Pick every line from the data that holds the word "Difference".

**Data for this exercise:**
•••

<file path="src/rtl/serial_minuend_restorer_pkg.sv">
// Shared types and helpers for the bit-serial minuend restorer.
//   restorer_state_t : IDLE -> RUN -> DONE -> IDLE control states
//   DEFAULT_WIDTH    : default operand/result width
//   cnt_width()      : width of the bit counter needed to count 0..n-1
package serial_minuend_restorer_pkg;

    typedef enum logic [1:0] {
        IDLE = 2'd0,
        RUN  = 2'd1,
        DONE = 2'd2
    } restorer_state_t;

    localparam int DEFAULT_WIDTH = 4;

    // Never narrower than one bit so the counter stays legal for tiny widths.
    function automatic int cnt_width(input int n);
        return (n > 1) ? $clog2(n) : 1;
    endfunction

endpackage

</file>
<file path="src/rtl/serial_minuend_restorer_adder.sv">
// serial_full_adder_bit: one-bit combinational full adder used by the
// serial restorer. The carry flop lives in the parent.
// Ports:
//   a, b, cin : addend bits and carry-in
//   s, cout   : sum bit and carry-out
module serial_full_adder_bit (
    input  logic a,
    input  logic b,
    input  logic cin,
    output logic s,
    output logic cout
);

    assign s    = a ^ b ^ cin;
    assign cout = (a & b) | (a & cin) | (b & cin);

endmodule

</file>
<file path="src/rtl/serial_minuend_restorer.sv">
// serial_minuend_restorer: reconstructs the minuend A of an N-bit subtraction
// from its result (magnitude Difference, negative flag flagN) and the
// subtrahend B, one bit per clock, LSB first.
//   flagN=0 : A = Difference + B
//   flagN=1 : A = B - Difference = B + ~Difference + 1   (all mod 2^N)
// Ports:
//   clk, rst_n        : clock (rising edge), asynchronous active-low reset
//   start             : operand request, sampled only in IDLE
//   Difference, flagN : subtractor result being inverted
//   B                 : subtrahend of the original subtraction
//   busy              : high in RUN and DONE
//   valid, ready      : result handshake; result leaves on valid & ready
//   A                 : reconstructed minuend, meaningful while valid=1
//   err               : operands inconsistent (overflow / Difference > B)
// Optional build macro SERIAL_MINUEND_RESTORER_ERR_EN enables err; without
// it err is tied to 0.
module serial_minuend_restorer
    import serial_minuend_restorer_pkg::*;
#(
    parameter int N = DEFAULT_WIDTH
) (
    input  logic         clk,
    input  logic         rst_n,
    input  logic         start,
    input  logic [N-1:0] Difference,
    input  logic         flagN,
    input  logic [N-1:0] B,
    output logic         busy,
    output logic         valid,
    input  logic         ready,
    output logic [N-1:0] A,
    output logic         err
);

    localparam int CW = cnt_width(N);

    restorer_state_t state_reg, state_next;

    logic [N-1:0]  d_sh_reg;
    logic [N-1:0]  b_sh_reg;
    logic [N-1:0]  a_reg;
    logic          flag_reg;
    logic          carry_reg;
    logic [CW-1:0] cnt_reg;

    logic sum_bit;
    logic carry_out;
    logic last_bit;

    assign last_bit = (cnt_reg == CW'(N - 1));

    // Subtraction case: inverting each Difference bit and seeding the carry
    // with 1 forms the two's complement on the fly.
    serial_full_adder_bit u_fa (
        .a    (d_sh_reg[0] ^ flag_reg),
        .b    (b_sh_reg[0]),
        .cin  (carry_reg),
        .s    (sum_bit),
        .cout (carry_out)
    );

    // State register
    always_ff @(posedge clk or negedge rst_n) begin
        if (!rst_n) begin
            state_reg <= IDLE;
        end else begin
            state_reg <= state_next;
        end
    end

    // Next-state logic
    always_comb begin
        state_next = state_reg;
        case (state_reg)
            IDLE:    if (start)    state_next = RUN;
            RUN:     if (last_bit) state_next = DONE;
            DONE:    if (ready)    state_next = IDLE;
            default:               state_next = IDLE;
        endcase
    end

    // Datapath: operand latch, serial add, result shift
    always_ff @(posedge clk or negedge rst_n) begin
        if (!rst_n) begin
            d_sh_reg  <= '0;
            b_sh_reg  <= '0;
            a_reg     <= '0;
            flag_reg  <= 1'b0;
            carry_reg <= 1'b0;
            cnt_reg   <= '0;
        end else begin
            case (state_reg)
                IDLE: begin
                    if (start) begin
                        d_sh_reg  <= Difference;
                        b_sh_reg  <= B;
                        flag_reg  <= flagN;
                        carry_reg <= flagN;
                        cnt_reg   <= '0;
                    end
                end
                RUN: begin
                    // Sum bits enter at the MSB; after N shifts bit 0 is the LSB.
                    a_reg     <= {sum_bit, a_reg[N-1:1]};
                    d_sh_reg  <= d_sh_reg >> 1;
                    b_sh_reg  <= b_sh_reg >> 1;
                    carry_reg <= carry_out;
                    cnt_reg   <= cnt_reg + CW'(1);
                end
                default: ;
            endcase
        end
    end

`ifdef SERIAL_MINUEND_RESTORER_ERR_EN
    logic err_reg;

    // Addition must not carry out; subtraction must (no borrow).
    // Either mismatch means the operands could not have come from the subtractor.
    always_ff @(posedge clk or negedge rst_n) begin
        if (!rst_n) begin
            err_reg <= 1'b0;
        end else if (state_reg == RUN && last_bit) begin
            err_reg <= carry_out ^ flag_reg;
        end else if (state_reg == DONE && ready) begin
            err_reg <= 1'b0;
        end
    end

    assign err = err_reg;
`else
    assign err = 1'b0;
`endif

    assign busy  = (state_reg != IDLE);
    assign valid = (state_reg == DONE);
    assign A     = a_reg;

endmodule

</file>
<file path="config.mk">
export PLATFORM = sky130hd
export DESIGN_NAME = serial_minuend_restorer
export DESIGN_NICKNAME = d
export VERILOG_FILES = /design/src/rtl/serial_minuend_restorer_pkg.sv /design/src/rtl/serial_minuend_restorer_adder.sv /design/src/rtl/serial_minuend_restorer.sv
export SDC_FILE = /design/constraint.sdc
export NUM_CORES = 1
export LEC_CHECK = 0
export ABC_AREA = 1
export BUFFER_PORTS_ARGS = -buffer_cell sky130_fd_sc_hd__buf_2
export CAP_MARGIN = 0
export CELL_PAD_IN_SITES_DETAIL_PLACEMENT = 2
export CELL_PAD_IN_SITES_GLOBAL_PLACEMENT = 2
export CORE_MARGIN = 4
export CORE_UTILIZATION = 30
export DETAILED_ROUTE_END_ITERATION = 10
export MAX_ROUTING_LAYER = met4
export PLACE_DENSITY_LB_ADDON = 0.1
export SKIP_LAST_GASP = 1
export SLEW_MARGIN = 10
export SYNTH_ARGS = -nofsm -noshare
export SYNTH_HDL_FRONTEND = slang
export SYNTH_SLANG_ARGS = --single-unit
</file>
<file path="constraint.sdc">
create_clock -name clk -period 1.4 [get_ports clk]
set_input_delay 0.07 -clock clk [delete_from_list [all_inputs] [get_ports clk]]
set_output_delay 0.07 -clock clk [all_outputs]
set_load 0.02 [all_outputs]
</file>
After elaboration in Yosys (flattened, before gate mapping):

Index checks and enable logic that the tools add are counted.

* latch bits: 0
* logic and storage cells: 40
* RAM bits: 0
* memories kept: 0
* input port bits: 13
* bits in read-only memories: 0
* register bits after elaboration: 18

* order comparisons: 0
* divide/modulo/power cells: 0
* shifts and indexed selects: 0
* reductions and logical operators: 6
* $add $sub $neg: 1
* multipliers: 0
* multiplexer cells: 12
* bitwise operators: 8
* equal/unequal tests: 6

Operator list (count)
* case mux 4 bit (2 select lines): 2
* two-way mux 2 bit: 4
* two-way mux 4 bit: 2
* case mux 2 bit (3 select lines): 1
* == test 2 bit, second input constant: 2
* inequality test 2 bit, second input constant: 2
* case mux 2 bit (2 select lines): 1
* AND reduction 2 bit: 2
* nonzero test 2 bit: 2
* bitwise AND 1 bit: 3
* AND reduction 3 bit: 1
* XOR 1 bit: 3
* adder 2 x 1 -> 2 bit, second input constant: 1
* == test 2 x 1 -> 1 bit, second input constant: 1
* logical NOT 2 bit: 1
* inequality test 2 x 1 -> 1 bit, second input constant: 1
* bitwise OR 1 bit: 2
* case mux 1 bit (2 select lines): 1
* two-way mux 1 bit: 1

Logic depth before layout (Yosys ltp):

* depth in word-level cells: 5
* mapped depth: 7
* gate-level depth less buffers: 6

Modules after synthesis:

Synthesis repeated with hierarchy kept, for this count alone.

* cell total of the unflattened synthesis: 103
* area total of the unflattened synthesis: 859.6 sq um

Modules (own cells, without submodules)
* serial_minuend_restorer: area an instance 839.6 sq um, instances 1, cells each 102
* serial_full_adder_bit: area an instance 20.0 sq um, instances 1, cells each 1

Worst setup path after synthesis:

OpenSTA, ideal clock, no wires.

* kind: register to register
* start: register flag_reg
* end: register a_reg[3] (netlist: A[3])
* buffers on the path: 0
* arrival time: 1.098 ns
* stages on the path, launching flop included: 4
* data required time: 1.317 ns
* slack: 0.220 ns
* cells stage by stage: dfrtp_1 xnor2_1 fa_1 o21ai_0

* cells in the longest elaborated chain, start to end: 3

Ends and longest elaborated chain
* start, declared: line serial_minuend_restorer.sv:42 `logic flag_reg;`
* start signal, assigned: line serial_minuend_restorer.sv:97 `flag_reg <= flagN;`
* XOR 1 bit: line serial_minuend_restorer.sv:55 `.a (d_sh_reg[0] ^ flag_reg),`
* XOR 1 bit (2 in series): line serial_minuend_restorer_adder.sv:14 `assign s = a ^ b ^ cin;`
* end signal, assigned: line serial_minuend_restorer.sv:104 `a_reg <= {sum_bit, a_reg[N-1:1]};`
* end, declared: line serial_minuend_restorer.sv:41 `logic [N-1:0] a_reg;`

No other way between the ends.
A chain may end at the register's enable or synchronous reset.

Worst setup path after layout:

* start: register state_reg[1]
* end: output port valid

* cells in the longest elaborated chain, start to end: 1

Ends and longest elaborated chain
* start, declared: line serial_minuend_restorer.sv:37 `restorer_state_t state_reg, state_next;`
* start signal, assigned: line serial_minuend_restorer.sv:67 `state_reg <= state_next;`
* == test 2 bit: line serial_minuend_restorer.sv:136 `assign valid = (state_reg == DONE);`
* end, declared: line serial_minuend_restorer.sv:29 `output logic valid,`

No other way between the ends.

==> reports/summary.txt <==
Status - complete, no violations
Fin nets - 146
GR Util All Layers - 0.122
Via count - 738
Final hold slack - 12.7 ps
# DRC - 0
Post-route worst setup slack - 112 ps
H-tree Lvls - 1
Post-synth EDFFs - 0
Initial antenna violation count - 0
Fill count - 322
#FFs+latches synth - 18
Tmin final - 1290 ps
Total grt overflow - 0
Most common cell in the netlist - nand2_1
Hold WC Path Type - primary input to flip-flop
Initial DRT Pass Iterations - 3
CTS tree - built
CP cell instances - inv_2 -> buf_4 -> nor2_1 -> buf_2
Setup Skew - 16.1 ps
Critical Path Start Type - flip-flop
Largest net degree at the start of global routing - 19
Area leader, netlist - dfrtp_1
Post-synth top flop - dfrtp_1
Avg Cell Area, Syn - 8.53 um2
Largest cells by area after synthesis - dfrtp_1, nand2_1, nand3_1, buf_6, inv_1
# IOs - 20
Die footprint - 3860 um2
Max Cap Violations - 0
Die Wd - 62.1 um
Max incr delay on CP - 410 ps
Vias/cell - 4.61
Setup violations, final - 0
Critical path buffers and inverters - 3
Mapped Nets - 118
Drt wl/cell - 14.0 um
Row count - 19
Max VDD drop - 0.969 mV
Setup TNS - 0 ps
GPL Wtd Cong - 0.734
Fin crit share - 0.920
RSZ-0062 raised after global routing - no
Reg clk slew, reported paths - 90 ps
Vias in the first global route - 782
Clock latency on the worst-skew pair - 300 ps
CP required - 1330 ps
Synth Cell Area - 878 um2
Max Root-Sink Buffers - 2
Global-route wire length before repair - 3.77 mm
Place WS - 150 ps
Slowest CP cell - dfrtp_1
Crit Path Category - flip-flop to output port
Final Hold Violating Endpoints - 0
Worst path arrival time - 1220 ps
TritonCTS Sinks - 18
Max Slew Vio Count - 0
Crit path max-delay family - buffers and inverters
Ys async rst share - 1.00
Core footprint - 2780 um2
Initial core utilization - 0.316
Detail Placement HPWL - 1.67 mm
Initial drt markers - 23
Drt total wl - 2.24 mm
Syn Inst Count - 103
Chip Height - 62.1 um
Critical path fanouts, max - 7
Layout cell share with drive strength beyond 1 - 0.271
Post-synth top cells - nand2_1, dfrtp_1, nand3_1, inv_1
Post-layout total power - 2.46 mW
PortBufs - 18
Leak pwr - 0.580 nW
Post-DRT Antenna Nets - 0
PD cells - 2320 nW/um2
Critical path capture point type - output port
FMAX - 776 MHz
Layout area overhead - 20.8%
Antenna fix cells - 0
Sequential area share after synthesis - 0.513
Root buffer cell - clkbuf_4
CTS Buf Count - 3
Distinct cells, synth - 18
Synth Warn # - 0
Share of the synthesized area in the top cell type - 0.513
## metal layers
metal,up-vias,wire length (um),GRT usage
met4,0,17,0.0244
met3,2,101,0.0378
met1,344,1080,0.159
met2,17,1040,0.188
met5,-,0,-
li1,375,-,-
## repair_timing
| item | 4_1_cts | 5_1_grt |
|---|---|---|
| endpoints found under the setup margin | 2 | 1 |
| gates resized for setup | 3 | 0 |
| hold buffers | 2 | 0 |
| buffers inserted | 0 | 3 |
| hold endpoints to repair | 19 | 0 |
## tightest hold or removal path: cells and delay by family
| family | cells | cell delay (ps) |
|---|---|---|
| simple gates | 2 | 120 |
| buf+inv | 1 | 70 |
## worst paths after layout
path,start,endpoint,slack [ps],cells after the start
hold reg to reg,b_sh_reg[3],b_sh_reg[3],480,2
hold / removal,B[3],b_sh_reg[3],10,3
setup reg to reg,flag_reg,A[3],140,3
max in group asynchronous,rst_n,state_reg[0],840,2
setup / recovery,state_reg[1],valid,110,4
min in group asynchronous,rst_n,A[2],220,2
## layout by cell type (no fill, tap or decap)
cell type	n
o21ai_0	4
o21ai_2	1
buf_4	8
o31ai_1	1
nand3b_1	1
a21oi_1	1
dlygate4sd3_1	2
dfrtp_2	1
conb_1	1
ha_1	1
buf_2	18
nor2_2	1
clkbuf_4	3
nand2_1	44
xnor2_1	1
nand3_1	13
nor2_1	2
nand2_2	1
fa_1	1
nand2_4	1
dfrtp_1	17
inv_2	1
inv_1	5
## through the flow
step | util | area (um2) | std cells
after floorplan | - | 878 | 103
final | 0.381 | 1060 | 160
after CTS | 0.373 | 1040 | 157
after detailed placement | 0.357 | 992 | 152
after global routing | 0.381 | 1060 | 160
after global placement | 0.357 | 992 | 152
## area by class of cell
class	instances	area [um2]	share of cell area
sequential	18	452	0.426
multi-input combinational	74	355	0.335
timing repair buffer	28	170	0.160
tap	31	38.8	0.0366
clock buffer	3	22.5	0.0212
inverter	6	22.5	0.0212
## kinds of logic after synthesis
| kind of cell | after synthesis | share of synthesized area |
|---|---|---|
| buffers and inverters | 11 | 0.0855 |
| AOI/OAI and AO/OA | 7 | 0.0470 |
| other | 1 | 0.00427 |
| xor gates and xnor gates | 1 | 0.00997 |
| adders and majority gates | 2 | 0.0370 |
| and+or+nand+nor | 63 | 0.303 |
| DFF | 18 | 0.513 |
## power breakdown
group	internal (mW)	leakage, nW	total (mW)	switching [mW]
registers	0.764	0.225	0.914	0.149
clock network	0.100	0.0138	0.264	0.164
logic	0.498	0.341	1.28	0.781
Note: power is estimated with default switching activity, not from simulation.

•••

**Task result:**
// from its result (magnitude Difference, negative flag flagN) and the
//   flagN=0 : A = Difference + B
//   flagN=1 : A = B - Difference = B + ~Difference + 1   (all mod 2^N)
//   Difference, flagN : subtractor result being inverted
//   err               : operands inconsistent (overflow / Difference > B)
    input  logic [N-1:0] Difference,
    // Subtraction case: inverting each Difference bit and seeding the carry
                        d_sh_reg  <= Difference;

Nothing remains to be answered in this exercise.